Xray has two OEM bodies, the .75mm and the .50mm light weight:
light weight: https://www.amainhobbies.com/xray-xb...329701/p492942

OEM .75mm: https://www.amainhobbies.com/xray-0....329700/p477762

Also, I've fitted the yz2 body, both the light and regular fit fine, just make your own cut lines:
https://www.amainhobbies.com/yokomo-...z2-101/p417674


[i] J Concepts S2 Body [i]


Penguin Racing makes a high grip body that fits the DE and CE:
http://www.ebay.com/itm/X-Ray-Xb2-Hi...oAAOSw1S9WewHV



Socket: Wheel fitment:

According to some, you'll require different offset rear hexes to use B5M wheels. According to my Hudy setup board, B5M wheels are the same offset. I measured the overall width of the car with XB2 wheels, and then again with B5M wheels, same measurement.

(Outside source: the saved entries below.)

## v14
==> flow/design.v (excerpt) <==
module AXIS_FIR_v1_0 # 
    (
        parameter integer C_S_AXIS_TDATA_WIDTH	= 16,
        parameter integer C_M_AXIS_TDATA_WIDTH	= 32,
        parameter integer C_M_AXIS_START_COUNT	= 32
    )
    (
        input wire [3:0] s_axis_tkeep,
        output wire [3:0] m_axis_tkeep,
        input wire  s_axis_aclk,
        input wire  s_axis_aresetn,
        output wire  s_axis_tready,
        input wire [C_S_AXIS_TDATA_WIDTH-1 : 0] s_axis_tdata,
        input wire [(C_S_AXIS_TDATA_WIDTH/8)-1 : 0] s_axis_tstrb,
        input wire  s_axis_tlast,
        input wire  s_axis_tvalid,
        input wire  m_axis_aclk,
        input wire  m_axis_aresetn,
        output wire  m_axis_tvalid,
        output wire [C_M_AXIS_TDATA_WIDTH-1 : 0] m_axis_tdata,
        output wire [(C_M_AXIS_TDATA_WIDTH/8)-1 : 0] m_axis_tstrb,
        output wire  m_axis_tlast,
        input wire  m_axis_tready
    );
clock: 6.19 ns
lec_check: 0
cap_margin: 20
core_margin: 2
core_utilization: 72
cts_cluster_size: 14
place_density_lb_addon: 0.28
setup_slack_margin: -0.43
slew_margin: 20
run.sh (not shown) runs the stock make flow with config.mk's settings and CLKGATE_MAP_FILE=.
Every stage of v14 finished as expected; the final checks, on the other hand, flagged negative setup slack, which means the layout fails.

On the front, B5M wheels were 1.5mm wider. Xray offers hexes to reduce width -.75 on each side, or you could spend 3-5 minutes and sand your OEM hexes down .75mm.

edit by dgrobe2112
here are the hubs for losi and AE

for AE Front 365354 -0.75
for Losi rear 365358 +3.00 (4 stripe)
for AE rear 365359 +3.75 (5 stripe) or add 1.5mm carbon avid spacers



Socket: Flex and the XB2:

Flex screws are as follows:

Plastic bulkhead between motor and waterfall. Can remove screw in chassis, or remove bulkhead altogether.

Waterfall has 4 screws, can remove the inner two or outer two. IIRC, removing the inner two provides more flex, and thus more bite.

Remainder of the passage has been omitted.